### src/common/vout_setpoint_map.vh
// Command codes, limits and reset constants of the setpoint adjust registers.
// Assumes it is included by bare name from the rtl files; definitions only.
`ifndef VOUT_SETPOINT_MAP_VH
`define VOUT_SETPOINT_MAP_VH

// ============================================================
// Command codes (byte offsets of the paged commands)
`define OFS_OUTPUT_TRIM            8'h22
`define OFS_OUTPUT_CAL_OFFSET      8'h23
`define OFS_OUTPUT_VOLTAGE_CEILING 8'h24

// ============================================================
// Page selection
`define PAGE_ALL                   8'hff

// ============================================================
// Reset values
`define RST_OUTPUT_TRIM            16'h0000
`define RST_OUTPUT_CAL_OFFSET      16'h0000
`define RST_CEILING_BEFORE_STRAP   16'h0000

// ============================================================
// Scaling: every value is counts of 2^-13 V (exponent -13)
`define VOUT_EXPONENT_SHIFT        13
// 150 mV in counts, rounded toward zero: 0.150 * 8192 = 1228.8
`define ADJUST_SPAN_COUNTS         16'h04cc
// 5.5 V in counts: 5.5 * 8192 = 45056
`define CEILING_LIMIT_COUNTS       16'hb000
// Strap to ceiling factor 1.15 as 9420 / 8192 (1.14990)
`define CEIL_STRAP_MULT            14'h24cc

// ============================================================
// Strap capture: edges after reset release before the ceiling loads
`define STRAP_LOAD_DELAY           2'h3

`endif

### src/rtl/setpoint_clamp.v
// One page of setpoint arithmetic: target plus trim plus offset, clamped.
// Assumes all inputs are registered values on the same clock; purely combinational.
`timescale 1ns/10ps
`default_nettype none
`include "vout_setpoint_map.vh"

module setpoint_clamp (
    // Commanded target, unsigned counts of 2^-13 V
    input  wire [15:0] target,
    // Signed adjustments, counts of 2^-13 V
    input  wire [15:0] trim,
    input  wire [15:0] cal_offset,
    // Unsigned ceiling, counts of 2^-13 V
    input  wire [15:0] ceiling,
    // Result
    output reg  [15:0] setpoint,
    output reg         clamped
);

    // ============================================================
    // Span limit
    // The adjustments are saturated to the supported span so that a wild
    // calibration write can never swing the rail further than intended.
    function [17:0] sat_span;
        input [15:0] v;
        reg signed [17:0] s;
        begin
            s = {{2{v[15]}}, v};
            if (s > $signed({2'b00, `ADJUST_SPAN_COUNTS})) begin
                sat_span = {2'b00, `ADJUST_SPAN_COUNTS};
            end else if (s < -$signed({2'b00, `ADJUST_SPAN_COUNTS})) begin
                sat_span = 18'h0 - {2'b00, `ADJUST_SPAN_COUNTS};
            end else begin
                sat_span = s;
            end
        end
    endfunction

    wire signed [17:0] trim_ext   = sat_span(trim);
    wire signed [17:0] offset_ext = sat_span(cal_offset);
    wire signed [17:0] target_ext = {2'b00, target};
    wire signed [17:0] sum        = target_ext + trim_ext + offset_ext;

    // ============================================================
    // Clamp: floor at zero, ceiling on top of everything else.
    always @* begin
        if (sum < 18'sd0) begin
            setpoint = 16'h0000;
            clamped  = 1'b0;
        end else if (sum > $signed({2'b00, ceiling})) begin
            setpoint = ceiling;
            clamped  = 1'b1;
        end else begin
            setpoint = sum[15:0];
            clamped  = 1'b0;
        end
    end

endmodule // setpoint_clamp
`default_nettype wire

### src/rtl/vout_setpoint_adjust_regs.v
// Paged output trim, calibration offset and voltage ceiling commands.
// Assumes a command layer on the same clock presents decoded paged accesses,
// and that the strap pins are asynchronous and steady after power-up.
`timescale 1ns/10ps
`default_nettype none
`include "vout_setpoint_map.vh"

module vout_setpoint_adjust_regs #(
    parameter NUM_PAGES = 2
) (
    // Clock and synchronous reset
    input  wire                    clk,
    input  wire                    reset_n,
    // Decoded command port
    input  wire                    cmd_valid,
    input  wire                    cmd_write,
    input  wire [7:0]              cmd_code,
    input  wire [7:0]              cmd_page,
    input  wire [15:0]             cmd_wdata,
    output reg                     rsp_valid,
    output reg                     rsp_error,
    output reg  [15:0]             rsp_rdata,
    // Strap pins and per-page targets
    input  wire [15:0]             setpoint_pin_strap,
    input  wire [NUM_PAGES*16-1:0] target_voltage,
    // Regulation references
    output reg  [NUM_PAGES*16-1:0] setpoint_ref,
    output reg  [NUM_PAGES-1:0]    ceiling_clamp_active,
    output reg                     strap_loaded
);

    // ============================================================
    // Decoding helpers
    // A page hits its own number or the broadcast page.
    function page_hit;
        input [7:0] page;
        input integer idx;
        begin
            page_hit = (page == `PAGE_ALL) || (page == idx[7:0]);
        end
    endfunction

    // Ceiling writes saturate at the largest supported level.
    function [15:0] sat_ceiling;
        input [16:0] v;
        begin
            if (v > {1'b0, `CEILING_LIMIT_COUNTS}) begin
                sat_ceiling = `CEILING_LIMIT_COUNTS;
            end else begin
                sat_ceiling = v[15:0];
            end
        end
    endfunction

    function code_known;
        input [7:0] code;
        begin
            code_known = (code == `OFS_OUTPUT_TRIM) || (code == `OFS_OUTPUT_CAL_OFFSET) ||
                         (code == `OFS_OUTPUT_VOLTAGE_CEILING);
        end
    endfunction

    // ============================================================
    // Strap synchroniser
    // The strap is a pin, so it passes two flops before the multiplier sees it.
    reg  [15:0] strap_meta_reg;
    reg  [15:0] strap_sync_reg;
    reg  [1:0]  strap_wait_reg;
    reg         strap_load_reg;
    wire [29:0] strap_prod = strap_sync_reg * `CEIL_STRAP_MULT;
    wire [15:0] strap_ceiling = sat_ceiling(strap_prod[29:`VOUT_EXPONENT_SHIFT]);

    always @(posedge clk) begin
        if (!reset_n) begin
            strap_meta_reg <= 16'h0000;
            strap_sync_reg <= 16'h0000;
        end else begin
            strap_meta_reg <= setpoint_pin_strap;
            strap_sync_reg <= strap_meta_reg;
        end
    end

    // Load the ceiling once, after the synchroniser holds the real strap.
    // Until then the ceiling is zero, which holds the rail safely low.
    always @(posedge clk) begin
        if (!reset_n) begin
            strap_wait_reg <= 2'h0;
            strap_load_reg <= 1'b0;
            strap_loaded   <= 1'b0;
        end else begin
            strap_load_reg <= 1'b0;
            if (!strap_loaded) begin
                if (strap_wait_reg == `STRAP_LOAD_DELAY) begin
                    strap_load_reg <= 1'b1;
                    strap_loaded   <= 1'b1;
                end else begin
                    strap_wait_reg <= strap_wait_reg + 2'h1;
                end
            end
        end
    end

    // ============================================================
    // Per-page registers and arithmetic
    wire        wr = cmd_valid && cmd_write && (strap_loaded || strap_load_reg);
    wire [NUM_PAGES*16-1:0] trim_all;
    wire [NUM_PAGES*16-1:0] offset_all;
    wire [NUM_PAGES*16-1:0] ceiling_all;
    wire [NUM_PAGES*16-1:0] sum_all;
    wire [NUM_PAGES-1:0]    clamp_all;

    genvar g;
    generate
        for (g = 0; g < NUM_PAGES; g = g + 1) begin : page
            reg [15:0] trim_reg;
            reg [15:0] offset_reg;
            reg [15:0] ceiling_reg;
            wire       hit = wr && page_hit(cmd_page, g);

            // Host writes land in the addressed page, or in all pages.
            always @(posedge clk) begin
                if (!reset_n) begin
                    trim_reg    <= `RST_OUTPUT_TRIM;
                    offset_reg  <= `RST_OUTPUT_CAL_OFFSET;
                    ceiling_reg <= `RST_CEILING_BEFORE_STRAP;
                end else begin
                    if (hit && cmd_code == `OFS_OUTPUT_TRIM) begin
                        trim_reg <= cmd_wdata;
                    end
                    if (hit && cmd_code == `OFS_OUTPUT_CAL_OFFSET) begin
                        offset_reg <= cmd_wdata;
                    end
                    // The ceiling follows only its own writes and the strap,
                    // never the target. A host write that lands in the load
                    // cycle has already been acknowledged, so it must win.
                    if (hit && cmd_code == `OFS_OUTPUT_VOLTAGE_CEILING) begin
                        ceiling_reg <= sat_ceiling({1'b0, cmd_wdata});
                    end else if (strap_load_reg) begin
                        ceiling_reg <= strap_ceiling;
                    end
                end
            end

            assign trim_all[g*16 +: 16]    = trim_reg;
            assign offset_all[g*16 +: 16]  = offset_reg;
            assign ceiling_all[g*16 +: 16] = ceiling_reg;

            setpoint_clamp u_clamp (
                .target     (target_voltage[g*16 +: 16]),
                .trim       (trim_reg),
                .cal_offset (offset_reg),
                .ceiling    (ceiling_reg),
                .setpoint   (sum_all[g*16 +: 16]),
                .clamped    (clamp_all[g])
            );
        end
    endgenerate

    // ============================================================
    // Reference outputs, registered so the loop sees glitch-free values.
    always @(posedge clk) begin
        if (!reset_n) begin
            setpoint_ref         <= {NUM_PAGES*16{1'b0}};
            ceiling_clamp_active <= {NUM_PAGES{1'b0}};
        end else begin
            setpoint_ref         <= sum_all;
            ceiling_clamp_active <= clamp_all;
        end
    end

    // ============================================================
    // Read and answer path
    // Reads must name one real page; broadcast reads have no single answer.
    reg        page_ok;
    reg [15:0] rd_word;
    integer    i;

    always @* begin
        page_ok = 1'b0;
        rd_word = 16'h0000;
        for (i = 0; i < NUM_PAGES; i = i + 1) begin
            if (cmd_page == i[7:0]) begin
                page_ok = 1'b1;
                case (cmd_code)
                    `OFS_OUTPUT_TRIM:            rd_word = trim_all[i*16 +: 16];
                    `OFS_OUTPUT_CAL_OFFSET:      rd_word = offset_all[i*16 +: 16];
                    `OFS_OUTPUT_VOLTAGE_CEILING: rd_word = ceiling_all[i*16 +: 16];
                    default:                     rd_word = 16'h0000;
                endcase
            end
        end
    end

    // Every command is answered one cycle later; bad code or page errors.
    always @(posedge clk) begin
        if (!reset_n) begin
            rsp_valid <= 1'b0;
            rsp_error <= 1'b0;
            rsp_rdata <= 16'h0000;
        end else begin
            rsp_valid <= cmd_valid;
            rsp_error <= 1'b0;
            rsp_rdata <= 16'h0000;
            if (cmd_valid) begin
                if (!code_known(cmd_code)) begin
                    rsp_error <= 1'b1;
                end else if (cmd_write) begin
                    rsp_error <= !(page_ok || cmd_page == `PAGE_ALL) || !(strap_loaded || strap_load_reg);
                end else if (!page_ok) begin
                    rsp_error <= 1'b1;
                end else begin
                    rsp_rdata <= rd_word;
                end
            end
        end
    end

endmodule // vout_setpoint_adjust_regs
`default_nettype wire

### config.mk
export PLATFORM = sky130hd
export DESIGN_NAME = vout_setpoint_adjust_regs
export DESIGN_NICKNAME = d
export VERILOG_FILES = /design/src/rtl/setpoint_clamp.v /design/src/rtl/vout_setpoint_adjust_regs.v
export VERILOG_INCLUDE_DIRS = /design/src /design/src/common
export SDC_FILE = /design/constraint.sdc
export NUM_CORES = 1
export LEC_CHECK = 0
export ABC_AREA = 0
export BUFFER_PORTS_ARGS = -buffer_cell sky130_fd_sc_hd__buf_4
export CAP_MARGIN = 20
export CORE_ASPECT_RATIO = 1.5
export CORE_MARGIN = 10
export CORE_UTILIZATION = 34
export CTS_BUF_LIST = sky130_fd_sc_hd__clkbuf_16
export DETAILED_ROUTE_END_ITERATION = 8
export PLACE_DENSITY = 0.59
export SYNTH_ARGS = -nofsm -noshare
export SYNTH_HDL_FRONTEND = slang
export SYNTH_SLANG_ARGS = --single-unit
### constraint.sdc
create_clock -name clk -period 7.7 [get_ports clk]
set_input_delay 0.385 -clock clk [delete_from_list [all_inputs] [get_ports clk]]
set_output_delay 0.385 -clock clk [all_outputs]
set_load 0.02 [all_outputs]
==> results by group, run 1 <==
Yosys
  • Main combinational cell family by area after synthesis: adder cells
  • Simple logic cell fraction of the synthesized area: 15.3%
  • Seq/Total Area, Yosys: 25.2%
  • Synth Instances: around 1.6k
  • Unique masters post-synth: 70
  • Yosys reg bits: between 150 and 200
  • Post-synthesis async set-or-reset flop share: 0%
  • Synth Area in XOR/XNOR: roughly 2.5%
  • Synth warnings: 0
  • Syn_nets: approximately 2k
  • Post-synth EDFFs: 0
  • Main synth FF type: dfxtp_1
  • Synthesized area: roughly 0.015 mm2
  • Post-synthesis mux area share: roughly 9.0%
  • Area fraction in compound gates after synthesis: 16.6%
  • Synth Area per Inst: roughly 9 um2
  • Post-synthesis adder-cell area fraction: between 20% and 30%

Floorplan
  • Die area: 0.0518 mm2
  • Die Height: 274 um
  • IO Pins: 137
  • Total core area: between 0.04 and 0.05 mm2
  • # rows: 92
  • Die X: 189 um
  • Starting density of the core: around a third

Clock tree
  • CTS Buf Count: 17
  • Sink Count: between 150 and 200
  • Clk slew on worst S/H paths: 0.07 ns
  • Hold-fix buffers, CTS: 0
  • CTS Buffer Depth: 2
  • Root Driver: clkbuf_16
  • H-tree depth: 4
  • Post-cts resize count: 0
  • CTS tree: built
  • Worst skew pair latency: around 0.45 ns
  • Post-CTS Setup Bufs: 0

Timing
  • RSZ-0062 raised after global routing: false
  • Peak Freq: around 0.14 GHz
  • Post-Route Skew: ~0.015 ns
  • Final period util: around nine tenths
  • Slew Limit Fails: 0
  • Worst Max-Slew Pin Slew: approximately 1.1 ns
  • Slew HR: 28.0%
  • Post-Route Setup TNS: 0 ns
  • Final hold vios: 0
  • Count of final setup violators: 0
  • Crit path time final: roughly 6.9 ns

GRT
  • First-pass GRT wire length: 70.7 mm
  • Largest net degree at the start of global routing: 90
  • Total GRT Usage: between 10% and 20%
  • Grt ovf: 0
  • Initial antenna violation count: 0
  • Vias in the first global route: between 10k and 15k

Drt
  • DRC errors left: 0
  • Vias: 12.1k
  • WL final: around 46 mm
  • Number of routed nets with antenna violations: 0
  • Wirelength per Cell: between 20 and 25 um
  • First-pass DRT Iterations: 7
  • DRT iter0 DRCs: 729
  • DR vias/cell: approximately 5.3

Worst setup path
  • Worst-path fanout max: 17
  • CP Capture Type: register
  • Crit path DAT: about 7.3 ns
  • FF-to-FF setup slack: roughly 0.77 ns
  • Worst endpoint required time: 8.03 ns
  • Reg-to-reg startpoint: page[0].offset_reg[2]$_SDFFE_PN0P_
  • Reg2reg path depth: 27
  • Critical path class: register to register
  • Startpoint Class: register
  • Worst R2R End: setpoint_ref[6]$_SDFF_PP0_

Worst hold path
  • Hold Path Depth: 2
  • Min-delay src: setpoint_pin_strap[15]
  • Worst min-delay path class: input pin to register
  • Worst min-delay path endpoint: strap_meta_reg[15]$_SDFF_PN0_

Cells and area
  • Layout area overhead: 14.7%
  • Share of layout cells above drive strength 1: a little over an eighth
  • Nets: 2048
  • Fin area: 0.0167 mm2

Place
  • Global placer's final weighted congestion: between 0.9 and 1
  • DPL Wire Length: about 37 mm
  • PortBufs: 136
  • Placed Area: ~0.016 mm2

Run
  • Max cap viols: 0

Pwr
  • Leak pwr: between 7 and 8 nW
  • Pwr per Cell Area: roughly 160 mW/mm2
  • VDD IR-drop max: ~140 uV

Status
  • Status: completed
## area by class of cell
type | count | area, um2
well taps | 564 | 706
diodes | 1 | 2.50
repair buffers | 150 | 1140
clock inverters | 14 | 160
flip-flops and latches | 184 | 3680
clock buffers | 17 | 425
multi-input cells | 1196 | 9990
fillers | 4304 | 25500
inverters | 172 | 646
## through the flow
step           setup WS (ns)  std cells  hold slack [ns]  utilization, %  power (mW)
4_1_cts                0.912       2295            0.126            39.6        2.66
3_5_place_dp           0.953       2264            0.417            38.2        1.76
2_1_floorplan           1.42       1620            0.412               -        1.52
3_3_place_gp            1.05       2264            0.418            38.2        1.75
6_report               0.766       2298            0.143            39.6        2.64
5_1_grt                0.401       2297            0.135            39.6        2.78
## synth_stat cells (all sizes together), types with 10 or more instances
master	n	share of area (%)
a211oi	24	1.2
a21boi	24	1.2
a21o	26	1.3
a21oi	71	2.5
a221oi	22	1.4
a22oi	37	1.9
a31oi	13	0.60
and2	51	2.2
and3	17	0.73
buf	13	0.58
clkbuf	55	1.4
dfxtp	184	25
fa	81	11
ha	162	14
inv	172	4.4
mux2	30	2.3
mux2i	97	6.7
nand2	45	1.2
nand3	14	0.48
nand4	18	0.77
nor2	156	4.0
nor2b	69	3.0
nor3	24	0.82
nor4	13	0.56
o211ai	38	2.0
o21ai	37	1.3
o31ai	10	0.51
xnor2	27	1.6
xor2	14	0.84
## critical path: stages (launching register included)
cell       delay [ns]
dfxtp_1          0.43
o211ai_1         0.13
nand2_1          0.10
a31oi_1          0.08
or3_1            0.31
ha_1             0.52
nor2_1           0.11
and2_1           0.19
fa_1             0.47
ha_1             0.24
fa_1             0.40
a21o_1           0.19
a21oi_1          0.21
o21ai_1          0.11
a2111oi_0        0.69
nor2_1           0.15
a21o_1           0.22
a211oi_1         0.23
nor2_1           0.09
ha_1             0.32
nand4_1          0.11
or4_1            0.52
o221ai_1         0.11
nand2_1          0.10
mux2i_2          0.15
buf_4            0.32
mux2i_1          0.22
nor2_1           0.06
## worst max-delay path by stage
| stage | startpoint | slack, ns | to | depth (start not counted) |
|---|---|---|---|---|
| 2_1_floorplan | page[0].offset_reg[2]$_SDFFE_PN0P_ | 1.42 | setpoint_ref[14]$_SDFF_PP0_ | 27 |
| 3_3_place_gp | page[0].offset_reg[2]$_SDFFE_PN0P_ | 1.05 | setpoint_ref[5]$_SDFF_PP0_ | 27 |
| 3_5_place_dp | page[0].offset_reg[2]$_SDFFE_PN0P_ | 0.95 | setpoint_ref[6]$_SDFF_PP0_ | 27 |
| 4_1_cts | page[0].offset_reg[2]$_SDFFE_PN0P_ | 0.91 | setpoint_ref[6]$_SDFF_PP0_ | 27 |
| 5_1_grt | page[0].offset_reg[5]$_SDFFE_PN0P_ | 0.40 | setpoint_ref[15]$_SDFF_PP0_ | 27 |
| 6_report | page[0].offset_reg[2]$_SDFFE_PN0P_ | 0.77 | setpoint_ref[6]$_SDFF_PP0_ | 27 |
## logic make-up after synthesis
group,after synthesis
buf+inv,240
mux,127
fa+ha+maj,243
xor+xnor,41
flops,184
simple gates,439
compound gates,346
## layer usage
metal  vias up  track usage [%]  routed length (um)
li1       5859                -                   -
met1      5850             19.2               18200
met2       330             31.4               23400
met3        90             3.31                2190
met4         0             9.13                2320
met5         -                0                   0
## where the power goes
group	internal, mW	switching (mW)	total [mW]
registers	1.00	0.0649	1.07
logic	0.285	0.388	0.673
clock network	0.506	0.391	0.897
## layout by cell type, fill, tap and decap left out, types with 19 or more instances in the layout
| master | count |
|---|---|
| and2_1 | 49 |
| a211oi_1 | 24 |
| fa_1 | 81 |
| nor2b_1 | 69 |
| ha_1 | 162 |
| nand2_1 | 44 |
| a21oi_1 | 68 |
| mux2_2 | 30 |
| nor2_1 | 156 |
| buf_4 | 148 |
| mux2i_1 | 96 |
| a22oi_1 | 37 |
| o211ai_1 | 38 |
| inv_1 | 173 |
| a21o_1 | 26 |
| a221oi_1 | 19 |
| nor3_1 | 23 |
| xnor2_1 | 27 |
| a21boi_1 | 21 |
| o21ai_0 | 28 |
| dfxtp_1 | 184 |
(Power assumes the default switching activity.)
==> inputs of run 2 (changes only) <==
- ABC_AREA: 0 -> 1
==> run 2 against run 1 <==
Against the previous run: maximum frequency increased by 13%; via count rose by 16%; clock power grew 6.5%; first-iteration DRC count rose by 27%; final cell count grew 21%; cell area rose by 2.2%; global-route usage grew 1.9 points; clock skew grew 0.00081 ns; core utilization shrank 0.54 points; total power is 1.7% lower; sequential share of layout area down 0.46 points.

══════

Your answer should be the exact lines above from the one with "and 0.05 mm2" through the one with "Hold Path Depth: 2", both included, and nothing besides.

  • Total core area: between 0.04 and 0.05 mm2
  • # rows: 92
  • Die X: 189 um
  • Starting density of the core: around a third

Clock tree
  • CTS Buf Count: 17
  • Sink Count: between 150 and 200
  • Clk slew on worst S/H paths: 0.07 ns
  • Hold-fix buffers, CTS: 0
  • CTS Buffer Depth: 2
  • Root Driver: clkbuf_16
  • H-tree depth: 4
  • Post-cts resize count: 0
  • CTS tree: built
  • Worst skew pair latency: around 0.45 ns
  • Post-CTS Setup Bufs: 0

Timing
  • RSZ-0062 raised after global routing: false
  • Peak Freq: around 0.14 GHz
  • Post-Route Skew: ~0.015 ns
  • Final period util: around nine tenths
  • Slew Limit Fails: 0
  • Worst Max-Slew Pin Slew: approximately 1.1 ns
  • Slew HR: 28.0%
  • Post-Route Setup TNS: 0 ns
  • Final hold vios: 0
  • Count of final setup violators: 0
  • Crit path time final: roughly 6.9 ns

GRT
  • First-pass GRT wire length: 70.7 mm
  • Largest net degree at the start of global routing: 90
  • Total GRT Usage: between 10% and 20%
  • Grt ovf: 0
  • Initial antenna violation count: 0
  • Vias in the first global route: between 10k and 15k

Drt
  • DRC errors left: 0
  • Vias: 12.1k
  • WL final: around 46 mm
  • Number of routed nets with antenna violations: 0
  • Wirelength per Cell: between 20 and 25 um
  • First-pass DRT Iterations: 7
  • DRT iter0 DRCs: 729
  • DR vias/cell: approximately 5.3

Worst setup path
  • Worst-path fanout max: 17
  • CP Capture Type: register
  • Crit path DAT: about 7.3 ns
  • FF-to-FF setup slack: roughly 0.77 ns
  • Worst endpoint required time: 8.03 ns
  • Reg-to-reg startpoint: page[0].offset_reg[2]$_SDFFE_PN0P_
  • Reg2reg path depth: 27
  • Critical path class: register to register
  • Startpoint Class: register
  • Worst R2R End: setpoint_ref[6]$_SDFF_PP0_

Worst hold path
  • Hold Path Depth: 2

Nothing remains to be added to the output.